Task instructions >>
From the entries below, output the line with "parameter int CNT_W" and each following line up to and including the line with "output wire logic [$bits(bus_i.out_ctrl)-1:0]", exactly as written.
*** Dataset entries ***
--- src/flat_wrapper.sv ---
// flat-port wrapper written by rule: the top's interface ports become plain ports
module id_ex_pipe_reg_flat 
#(
  parameter int CTRL_W = 8,
  parameter int DATA_W = 275,
  parameter int SKID   = 1,
  parameter int CNT_W  = 16
)
  (clk, reset, flush, occupancy, stall_cycles, bus_in_valid, bus_in_ctrl, bus_in_data, bus_out_ready, bus_in_ready, bus_out_valid, bus_out_ctrl, bus_out_data);
  id_ex_pipe_reg_if #(.CTRL_W(CTRL_W), .DATA_W(DATA_W)) bus_i ();
  input  logic clk;
  input  logic reset;
  input  logic flush;
  output logic [1:0] occupancy;
  output logic [CNT_W-1:0] stall_cycles;
  input wire logic [$bits(bus_i.in_valid)-1:0] bus_in_valid;
  input wire logic [$bits(bus_i.in_ctrl)-1:0] bus_in_ctrl;
  input wire logic [$bits(bus_i.in_data)-1:0] bus_in_data;
  input wire logic [$bits(bus_i.out_ready)-1:0] bus_out_ready;
  output wire logic [$bits(bus_i.in_ready)-1:0] bus_in_ready;
  output wire logic [$bits(bus_i.out_valid)-1:0] bus_out_valid;
  output wire logic [$bits(bus_i.out_ctrl)-1:0] bus_out_ctrl;
  output wire logic [$bits(bus_i.out_data)-1:0] bus_out_data;
  assign bus_i.in_valid = bus_in_valid;
  assign bus_i.in_ctrl = bus_in_ctrl;
  assign bus_i.in_data = bus_in_data;
  assign bus_i.out_ready = bus_out_ready;
  assign bus_in_ready = bus_i.in_ready;
  assign bus_out_valid = bus_i.out_valid;
  assign bus_out_ctrl = bus_i.out_ctrl;
  assign bus_out_data = bus_i.out_data;
  id_ex_pipe_reg #(.CTRL_W(CTRL_W), .DATA_W(DATA_W), .SKID(SKID), .CNT_W(CNT_W)) u_core (.clk(clk), .reset(reset), .bus(bus_i), .flush(flush), .occupancy(occupancy), .stall_cycles(stall_cycles));
endmodule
*** End of Dataset entries ***
Response area >>
  parameter int CNT_W  = 16
)
  (clk, reset, flush, occupancy, stall_cycles, bus_in_valid, bus_in_ctrl, bus_in_data, bus_out_ready, bus_in_ready, bus_out_valid, bus_out_ctrl, bus_out_data);
  id_ex_pipe_reg_if #(.CTRL_W(CTRL_W), .DATA_W(DATA_W)) bus_i ();
  input  logic clk;
  input  logic reset;
  input  logic flush;
  output logic [1:0] occupancy;
  output logic [CNT_W-1:0] stall_cycles;
  input wire logic [$bits(bus_i.in_valid)-1:0] bus_in_valid;
  input wire logic [$bits(bus_i.in_ctrl)-1:0] bus_in_ctrl;
  input wire logic [$bits(bus_i.in_data)-1:0] bus_in_data;
  input wire logic [$bits(bus_i.out_ready)-1:0] bus_out_ready;
  output wire logic [$bits(bus_i.in_ready)-1:0] bus_in_ready;
  output wire logic [$bits(bus_i.out_valid)-1:0] bus_out_valid;
  output wire logic [$bits(bus_i.out_ctrl)-1:0] bus_out_ctrl;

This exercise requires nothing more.